JP2000174039A - Semiconductor device and its manufacture - Google Patents

Abstract

PROBLEM TO BE SOLVED: To prevent adhesive resin from attaching a bonding head at bonding and to avoid increase in the number of manufacturing processes. SOLUTION: On one principal plane of a printed wiring board 6, a wiring pattern 5 is formed. On the wiring pattern 5, a semiconductor chip 2 is mounted through bumps 4 which are projecting electrodes. On the semiconductor chip 2, a plate 1 having a hole 1a in a region, below which the chip 2 exists is disposed. Adhesive resin 3 fills a space between the wiring pattern 5 and the plate 1, integrally jointing the printed wiring board 6, the chip 2, and the plate 1.

Description

DETAILED DESCRIPTION OF THE INVENTION

[0001]

The present invention relates to a semiconductor device having a semiconductor chip mounted on a circuit board and a method of manufacturing the same.

[0002]

2. Description of the Related Art A conventional method for mounting a semiconductor chip on a printed wiring board by flip chip bonding will be described. First, an adhesive resin is supplied to a portion of the printed wiring board on which the chip is to be mounted, and the semiconductor chip is temporarily placed on the adhesive resin of the printed wiring board. Next, after raising the bonding head once and performing tool cleaning, the semiconductor chip is again pressed against the printed wiring board and heated by the bonding head with the Teflon sheet or the like sandwiched between the bonding head and the semiconductor chip. . Thus, the semiconductor chip is mounted on the printed wiring board. The reason why the Teflon sheet is sandwiched between the semiconductor chip and the bonding head at the time of mounting is to prevent the adhesive resin from adhering to the bonding head.

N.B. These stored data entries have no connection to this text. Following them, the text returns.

Context: an optimization exercise on an open-source flow, tuned for small area, a short achievable clock period and few clock cycles per item. The choices shown serve that exercise and are no tape-out recipe. The RTL was checked by simulation tests, not by an equivalence proof against the original design. Power and IR drop assume default switching activity.

<file path="flow/run.sh">
#!/bin/bash
# synth_recipe.tcl (not shown) runs the flow's synth.tcl, then flattens the netlist and writes it again
# the make line also repeats each setting of config.mk as NAME=value (left out here)
make -C /OpenROAD-flow-scripts/flow DESIGN_CONFIG=/design/flow/config.mk WORK_HOME=/design/flow/orfs CLKGATE_MAP_FILE= SYNTH_SCRIPT=/design/flow/synth_recipe.tcl finish
</file>
<file path="flow/config.mk">
export PLATFORM = sky130hd
export DESIGN_NAME = ufe_corr
export DESIGN_NICKNAME = ufe_corr
export VERILOG_FILES = /design/flow/design.v
export SDC_FILE = /design/flow/constraint.sdc
export NUM_CORES = 4
export LEC_CHECK = 0
export CAP_MARGIN = 20
export CORE_MARGIN = 8
export CORE_UTILIZATION = 40
export PLACE_DENSITY = 0.6
export SETUP_SLACK_MARGIN = 0.4
export SLEW_MARGIN = 20
</file>
<file path="flow/constraint.sdc">
create_clock -name core_clock -period 15.0 [get_ports {clk}]
set_input_delay 3.0000 -clock core_clock [delete_from_list [all_inputs] [get_ports {clk}]]
set_output_delay 3.0000 -clock core_clock [all_outputs]
set_load 0.01 [all_outputs]
</file>
<file path="flow/design.v">
module ufe_corr (
    input  wire               clk,
    input  wire               rst,           
    input  wire               in_valid,
    output wire               in_ready,
    input  wire signed [11:0] in_dn,
    input  wire signed [11:0] in_up,
    input  wire        [4:0]  cfg_lag_max,   
    input  wire        [14:0] cfg_peak_min,  
    output reg                done,
    output reg         [1:0]  pair_code,     
    output reg  signed [31:0] dt,
    output reg         [14:0] peak
);
    localparam CODE_OK      = 2'd0;
    localparam CODE_LOWCORR = 2'd2;
    localparam CODE_EDGE    = 2'd3;
    localparam ST_IDLE = 2'd0;               
    localparam ST_RUN  = 2'd1;               
    localparam ST_SCAN = 2'd2;               
    reg        [1:0]  st;
    reg               in_rdy;
    reg               x_v;                   
    reg        [5:0]  x_k;                   
    reg signed [11:0] x_dn, x_up;
    reg        [3:0]  c;                     
    reg        [3:0]  sl;                    
    reg        [4:0]  L;                     
    reg        [14:0] pmin;
    reg        [6:0]  kin;                   
    reg               lastw;                 
    reg               wv;                    
    reg        [5:0]  tc;                    
    reg        [4:0]  ss;                    
    assign in_ready = in_rdy;
    wire xfer = in_valid & in_rdy & ~rst;
    wire [4:0] L_new = (cfg_lag_max == 5'd0) ? 5'd1 :
                       (cfg_lag_max > 5'd16) ? 5'd16 : cfg_lag_max;
    wire [4:0] c_new5 = (L_new + 5'd3) >> 1;
    wire [3:0] c_new = c_new5[3:0];
    wire       bnd = (sl == c - 4'd1);       
    wire       scan = (st == ST_SCAN);
    wire       scan_last = scan & (ss == 5'd0);
    always @(posedge clk) begin
        x_v  <= xfer;
        x_dn <= in_dn;
        x_up <= in_up;
        if (rst) begin
            st     <= ST_IDLE;
            in_rdy <= 1'b1;
            lastw  <= 1'b0;
            wv     <= 1'b0;
        end else begin
            sl <= (sl == 4'd0) ? c - 4'd1 : sl - 4'd1;
            case (st)
            ST_IDLE: begin
                if (xfer) begin
                    st     <= ST_RUN;
                    c      <= c_new;
                    sl     <= c_new - 4'd1;
                    L      <= L_new;
                    pmin   <= cfg_peak_min;
                    kin    <= 7'd1;
                    x_k    <= 6'd0;
                    in_rdy <= 1'b0;
                end
            end
            ST_RUN: begin
                if (xfer) begin
                    kin <= kin + 7'd1;
                    x_k <= kin[5:0];
                end
                in_rdy <= (sl == 4'd1) && (kin != 7'd64);
                if (bnd) begin
                    wv    <= x_v;
                    tc    <= x_k;
                    lastw <= x_v && (x_k == 6'd63);
                    if (lastw) begin
                        st <= ST_SCAN;
                        ss <= {c, 1'b0} - 5'd2;
                    end
                end
            end
            default: begin                   
                wv <= 1'b0;
                ss <= ss - 5'd1;
                if (ss == 5'd0) begin
                    st     <= ST_IDLE;
                    in_rdy <= 1'b1;
                end
            end
            endcase
        end
    end
    reg signed [11:0] hd [0:17];
    reg signed [11:0] hu [0:17];
    integer h;
    always @(posedge clk) begin
        if (st == ST_RUN && bnd && x_v) begin
            hd[0] <= x_dn;
            hu[0] <= x_up;
            for (h = 1; h <= 17; h = h + 1) begin
                hd[h] <= hd[h-1];
                hu[h] <= hu[h-1];
            end
        end
    end
    wire [4:0] hi_idx = {1'b0, c} + {1'b0, sl};
    wire       g_lo = wv & ({2'b00, sl} <= tc);
    wire       g_hi = wv & ({1'b0, hi_idx} <= tc);
    wire signed [11:0] pa_lo = g_lo ? hd[sl] : 12'sd0;
    wire signed [11:0] pb_lo = g_lo ? hu[sl] : 12'sd0;
    wire signed [11:0] pa_hi = bnd ? (wv ? hu[0] : 12'sd0) : (g_hi ? hd[hi_idx] : 12'sd0);
    wire signed [11:0] pb_hi = bnd ? (wv ? hd[0] : 12'sd0) : (g_hi ? hu[hi_idx] : 12'sd0);
    reg signed [23:0] m_alo, m_ahi, m_blo, m_bhi;
    reg               m_rs;
    always @(posedge clk) begin
        m_alo <= hu[0] * pa_lo;
        m_ahi <= hu[0] * pa_hi;
        m_blo <= hd[0] * pb_lo;
        m_bhi <= hd[0] * pb_hi;
        m_rs  <= wv & (tc == 6'd0);
    end
    reg signed [29:0] ral [0:8];
    reg signed [28:0] rah [0:8];
    reg signed [28:0] rbl [0:8];
    reg signed [28:0] rbh [0:8];
    wire [3:0] ce = c - 4'd1;
    wire signed [29:0] tal = ral[ce];
    wire signed [28:0] tah = rah[ce];
    wire signed [28:0] tbl = rbl[ce];
    wire signed [28:0] tbh = rbh[ce];
    integer r;
    always @(posedge clk) begin
        ral[0] <= tal;
        rah[0] <= tah;
        rbl[0] <= tbl;
        rbh[0] <= tbh;
        ral[1] <= (m_rs ? 30'sd0 : ral[0]) + m_alo;
        rah[1] <= (m_rs ? 29'sd0 : rah[0]) + m_ahi;
        rbl[1] <= (m_rs ? 29'sd0 : rbl[0]) + m_blo;
        rbh[1] <= (m_rs ? 29'sd0 : rbh[0]) + m_bhi;
        for (r = 2; r <= 8; r = r + 1) begin
            ral[r] <= ral[r-1];
            rah[r] <= rah[r-1];
            rbl[r] <= rbl[r-1];
            rbh[r] <= rbh[r-1];
        end
    end
    reg signed [29:0] best_c, cm, cp, pa, pb;
    reg signed [5:0]  best_d;
    reg        [28:0] e_dn, e_up;
    reg               scan_fin;
    wire       from_hi = (ss >= {1'b0, c});
    wire signed [29:0] va = from_hi ? {tbh[28], tbh} : {tbl[28], tbl};
    wire signed [29:0] vb = from_hi ? {tah[28], tah} : tal;
    wire       step_ok = scan & (ss <= L);
    wire       first   = (ss == L);
    wire       b_gt_a  = (vb > va);
    wire       a_ge    = (va >= best_c);
    wire       b_ge    = (vb >= best_c);
    wire       pick_b  = (ss == 5'd0) | b_gt_a;
    wire       win     = first | (pick_b ? b_ge : a_ge);
    wire [4:0] best_abs = best_d[5] ? -best_d[4:0] : best_d[4:0];
    always @(posedge clk) begin
        scan_fin <= scan_last & ~rst;
        if (scan && ss == {1'b0, ce}) begin
            e_dn <= tbh;
            e_up <= tah;
        end
        if (step_ok) begin
            if (win) begin
                best_c <= pick_b ? vb : va;
                best_d <= pick_b ? {1'b0, ss} : -{1'b0, ss};
                if (ss == 5'd0) begin
                    cm <= pa;
                    cp <= pb;
                end else if (pick_b)
                    cp <= pb;
                else
                    cm <= pa;
            end else if (best_abs == ss + 5'd1) begin
                if (!best_d[5])
                    cm <= vb;
                else
                    cp <= (ss == 5'd0) ? vb : va;
            end
        end
        pa <= va;
        pb <= vb;
    end
    reg        g_on;
    reg  [4:0] g_n;
    reg [57:0] g_p;
    wire [29:0] g_sum = {1'b0, g_p[57:29]} + (g_p[0] ? {1'b0, e_dn} : 30'd0);
    always @(posedge clk) begin
        if (rst)
            g_on <= 1'b0;
        else if (scan && ss == {1'b0, ce}) begin
            g_on <= 1'b1;
            g_n  <= 5'd0;
            g_p  <= {29'd0, tah};
        end else if (g_on) begin
            g_p <= {g_sum, g_p[28:1]};
            g_n <= g_n + 5'd1;
            if (g_n == 5'd28)
                g_on <= 1'b0;
        end
    end
    reg        p_on;
    reg  [1:0] p_ph;
    reg  [5:0] p_n;
    reg [57:0] x;
    reg  [1:0] q_b;
    reg [15:0] root;
    reg [17:0] srem;
    reg        q_pz, q_edge;
    reg [14:0] q_pmin;
    wire signed [30:0] t_num  = {cp[29], cp} - {cm[29], cm};
    wire signed [31:0] t_den0 = {{2{best_c[29]}}, best_c} + {{2{best_c[29]}}, best_c}
                               - {{2{cm[29]}}, cm} - {{2{cp[29]}}, cp};
    wire        [31:0] t_den  = {t_den0[30:0], 1'b0};
    wire               t_dz   = (t_den0 == 32'sd0);
    wire               t_neg  = t_num[30];
    wire        [32:0] t_u    = t_neg ? -{{2{t_num[30]}}, t_num} : {{2{t_num[30]}}, t_num};
    wire        [33:0] t_dif  = {x[32:0], 1'b0} - {2'b00, t_den};
    wire               t_bit  = ~t_dif[33] & ~t_dz;
    wire               t_gt   = t_bit & (t_dif[32:0] != 33'd0);
    wire        [15:0] t_q    = x[48:33];
    wire        [4:0]  t_da   = best_abs;
    wire               t_agr  = (best_d == 6'sd0) | (t_neg == best_d[5]);
    wire        [16:0] t_f    = t_agr ? ({1'b0, t_q} + {16'd0, t_bit})
                                      : -({1'b0, t_q} + {16'd0, t_gt});
    wire        [31:0] t_mag  = {11'd0, t_da, 16'd0} + {{15{t_f[16]}}, t_f};
    wire               t_sgn  = (best_d == 6'sd0) ? t_neg : best_d[5];
    wire [29:0] c_sum  = {1'b0, x[57:29]} + (x[0] ? {1'b0, best_c[28:0]} : 30'd0);
    wire [58:0] q_diff = {1'b0, x} - {2'b00, g_p[56:0]};
    wire        q_bit  = ~q_diff[58];
    wire [57:0] q_rn   = q_bit ? q_diff[57:0] : x;
    wire [19:0] s_rem2 = {srem, q_b};
    wire [19:0] s_dif  = s_rem2 - {2'b00, root, 2'b01};
    wire        s_bit  = ~s_dif[19];
    wire [15:0] root_n = {root[14:0], s_bit};
    wire [14:0] pk_val = q_pz ? 15'd0 : (root_n[15] ? 15'h7FFF : root_n[14:0]);
    wire t_fin = p_on & (p_ph == 2'd0) & (p_n == 6'd16);
    wire q_fin = p_on & (p_ph == 2'd2) & (p_n == 6'd31);
    wire zero_dt = q_edge | (pk_val < q_pmin);
    always @(posedge clk) begin
        done <= 1'b0;
        if (rst) begin
            p_on <= 1'b0;
        end else if (scan_fin) begin
            p_on   <= 1'b1;
            p_ph   <= 2'd0;
            p_n    <= 6'd0;
            x      <= {25'd0, t_u};
            q_pz   <= (best_c <= 0);
            q_edge <= (best_abs == L);
            q_pmin <= pmin;
        end else if (p_on) begin
            p_n <= p_n + 6'd1;
            case (p_ph)
            2'd0: begin
                if (p_n != 6'd16) begin
                    x[32:0]  <= t_bit ? t_dif[32:0] : {x[31:0], 1'b0};
                    x[48:33] <= {x[47:33], t_bit};
                end else begin
                    p_ph <= 2'd1;
                    p_n  <= 6'd0;
                    x    <= {29'd0, best_c[28:0]};
                end
            end
            2'd1: begin
                x <= {c_sum, x[28:1]};
                if (p_n == 6'd28) begin
                    p_ph <= 2'd2;
                    p_n  <= 6'd0;
                    q_b  <= 2'd0;
                    root <= 16'd0;
                    srem <= 18'd0;
                end
            end
            default: begin
                if (p_n <= 6'd30) begin
                    x   <= {q_rn[56:0], 1'b0};
                    q_b <= {q_b[0], q_bit};
                end
                if (p_n[0]) begin
                    srem <= s_bit ? s_dif[17:0] : s_rem2[17:0];
                    root <= root_n;
                end
                if (p_n == 6'd31) begin
                    p_on      <= 1'b0;
                    done      <= 1'b1;
                    peak      <= pk_val;
                    pair_code <= q_edge ? CODE_EDGE :
                                 (pk_val < q_pmin) ? CODE_LOWCORR : CODE_OK;
                end
            end
            endcase
        end
    end
    always @(posedge clk) begin
        if (t_fin)
            dt <= t_sgn ? -t_mag : t_mag;
        else if (q_fin && zero_dt)
            dt <= 32'sd0;
    end
endmodule
</file>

There is also a method in which a semiconductor chip is bonded to a printed wiring board in a state where the supply amount of the adhesive resin is reduced, and then an adhesive resin is supplied to a side surface of the semiconductor chip to form a fillet. Further, in order to dissipate heat generated from the semiconductor chip, a heat radiating plate (heat spreader) may be adhered to the upper surface of the semiconductor chip after bonding the semiconductor chip.

[0004]

However, in the conventional method, the adhesion of the adhesive resin to the bonding head can be prevented to some extent, but the effect is insufficient. Further, adding a step of arranging a fluororesin sheet only for preventing adhesion of the adhesive resin leads to an increase in manufacturing cost.

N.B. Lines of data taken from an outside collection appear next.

Source: an optimization exercise on an open RTL-to-GDS flow (aim: small area, a short achievable clock period and few clock cycles per item). Production flows keep margins and buffers that such runs may drop.
Where RTL was checked, it was by simulation tests only, not by an equivalence proof against the original.
No functional check of the RTL was part of runs 3 and 4.

### flow/flow/run.sh
#!/bin/bash
# The standard layout (the standard.sh: unchanged synthesis and steps),
# with two changes in how the layout is made:
#  - buffer_ports puts a plain buf_2 on every input and output port instead
#    of the delay cell it picks by itself;
#  - timing repair aims 5.15 ns below the clock period (it stops once the
#    paths meet that), so it sizes the design for a shorter achieved period.
# The clock period and constraints are the design's, unchanged.
set -euo pipefail
export BUFFER_PORTS_ARGS="-buffer_cell sky130_fd_sc_hd__buf_2"
export SETUP_SLACK_MARGIN=5.15
bash standard.sh > standard.log 2>&1
### flow/standard.sh
#!/bin/bash
# synth_recipe.tcl (not shown) runs the flow's synth.tcl, then flattens the netlist and writes it again
# the make line also repeats each setting of config.mk as NAME=value (left out here)
make -C /OpenROAD-flow-scripts/flow DESIGN_CONFIG=/design/flow/config.mk WORK_HOME=/design/flow/orfs CLKGATE_MAP_FILE= SYNTH_SCRIPT=/design/flow/synth_recipe.tcl "${@:-finish}"
### flow/config.mk
export PLATFORM = sky130hd
export DESIGN_NAME = aes_pipe
export DESIGN_NICKNAME = aes_pipe
export VERILOG_FILES = /design/flow/design.v
export SDC_FILE = /design/flow/constraint.sdc
export NUM_CORES = 4
export LEC_CHECK = 0
export CAP_MARGIN = 20
export CORE_MARGIN = 2
export CORE_UTILIZATION = 75
export CTS_BUF_LIST = sky130_fd_sc_hd__clkbuf_16
export CTS_CLUSTER_DIAMETER = 60
export CTS_CLUSTER_SIZE = 30
export PLACE_DENSITY = 0.85
export SLEW_MARGIN = 20
export SYNTH_HIERARCHICAL = 1
### flow/constraint.sdc
create_clock -name core_clock -period 8.0 [get_ports {clk}]
set_input_delay 1.6000 -clock core_clock [delete_from_list [all_inputs] [get_ports {clk}]]
set_output_delay 1.6000 -clock core_clock [all_outputs]
set_load 0.01 [all_outputs]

The present invention has been made in view of the above circumstances, and an object of the present invention is to provide a semiconductor device in which an adhesive resin does not adhere to a bonding head during bonding and a method of manufacturing the same.

[0006]

In order to solve the above problems, a semiconductor device according to the present invention is a semiconductor device formed by mounting a semiconductor chip on a printed wiring board.
A wiring pattern formed on the printed wiring board, a semiconductor chip mounted on the wiring pattern via a conductive member, and provided on a surface of the semiconductor chip opposite to the wiring pattern; A plate having a hole and being larger than the semiconductor chip.

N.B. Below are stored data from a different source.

From an optimization exercise on the open Yosys and OpenROAD flow, aimed at small area and a short achievable clock period; shortcuts taken in it are not production practice. Where RTL was checked, it was by simulation tests only, not by an equivalence proof against the original. Power figures rest on the tool's default switching activity, not on a simulated workload.

## hb1dec
module hb1dec (
    input  wire        clk,
    input  wire        rst,         
    input  wire        in_valid,
    input  wire [31:0] in_data,
    output reg         out_valid,
    output reg  [31:0] out_data
);
    reg        iv;
    reg [15:0] dlo, dhi;
    reg [15:0] hreg;     
    reg        phase;    
    reg        a1;       
    reg        ea1;      
    reg        b1;       
    reg        nb1;      
    reg        c2, c3, c4;
    reg        c2k;      
    reg        nc2k;     
    reg        nnb;      
    reg  [9:0] vo;       
    wire oacc = iv & phase;
    wire eacc = iv & ~phase;
    always @(posedge clk) begin
        c2k  <= b1;
        nc2k <= ~b1;
        nnb  <= nb1;
        dlo  <= in_data[15:0];
        dhi  <= in_data[31:16];
        hreg <= dhi;
        if (rst) begin
            iv <= 1'b0;
            phase <= 1'b0;
            a1 <= 1'b0; ea1 <= 1'b0; b1 <= 1'b0; nb1 <= 1'b1;
            c2 <= 1'b0; c3 <= 1'b0; c4 <= 1'b0;
            out_valid <= 1'b0;
            vo <= 10'd0;
        end else begin
  ...
export LEC_CHECK = 0
export CAP_MARGIN = 20
export CORE_MARGIN = 2
export CORE_UTILIZATION = 60
export SLEW_MARGIN = 60
export SYNTH_HIERARCHICAL = 1
export SYNTH_MINIMUM_KEEP_SIZE = 0
create_clock -name core_clock -period 18.0 [get_ports {clk}]
standard.sh (not shown) runs the stock make flow with config.mk's settings and CLKGATE_MAP_FILE= SYNTH_SCRIPT=/design/flow/synth_recipe.tcl, a recipe that flattens the netlist after the stock synthesis.
==> flow/flow/run.sh <==
#!/bin/bash
# The standard layout (the standard.sh), with the port buffers made of
# buf_2 cells instead of the cell buffer_ports picks by default, and clock
# tree synthesis without dummy loads.
set -euo pipefail
export BUFFER_PORTS_ARGS="-buffer_cell sky130_fd_sc_hd__buf_2"
export CTS_ARGS="-sink_clustering_enable -repair_clock_nets -sink_clustering_size 24 -sink_clustering_max_diameter 100 -dont_use_dummy_load"
bash standard.sh > standard.log 2>&1
The baseline produced a clean layout.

In the above-described semiconductor device, since the plate-like body is larger than the semiconductor chip, it is possible to prevent the adhesive resin from going around the plate-like body and adhering to the bonding head during bonding.

Further, the plate-like body may be made of a metal material, and may have a concave shape on the semiconductor chip side so as to cover the semiconductor chip. Thereby, a shielding effect on the semiconductor chip can be exhibited.

A method of manufacturing a semiconductor device according to the present invention is a method of manufacturing a semiconductor device by mounting a semiconductor chip on a printed wiring board by using a bonding head having a vacuum suction hole. A step of preparing a plate-like body having a through hole larger than the back surface of the chip, and vacuum-sucking the plate-like body by the bonding head in a state where the vacuum suction hole is connected to the through-hole; A step of vacuum-sucking the back surface of the substrate through the through hole of the plate-like body by the bonding head, and preparing a printed wiring board coated with an adhesive, and bonding the semiconductor chip onto the printed wiring board. Pressurizing and heating with the bonding head via a material.
Preferably, the semiconductor chip is mounted on the printed wiring board via a conductive member.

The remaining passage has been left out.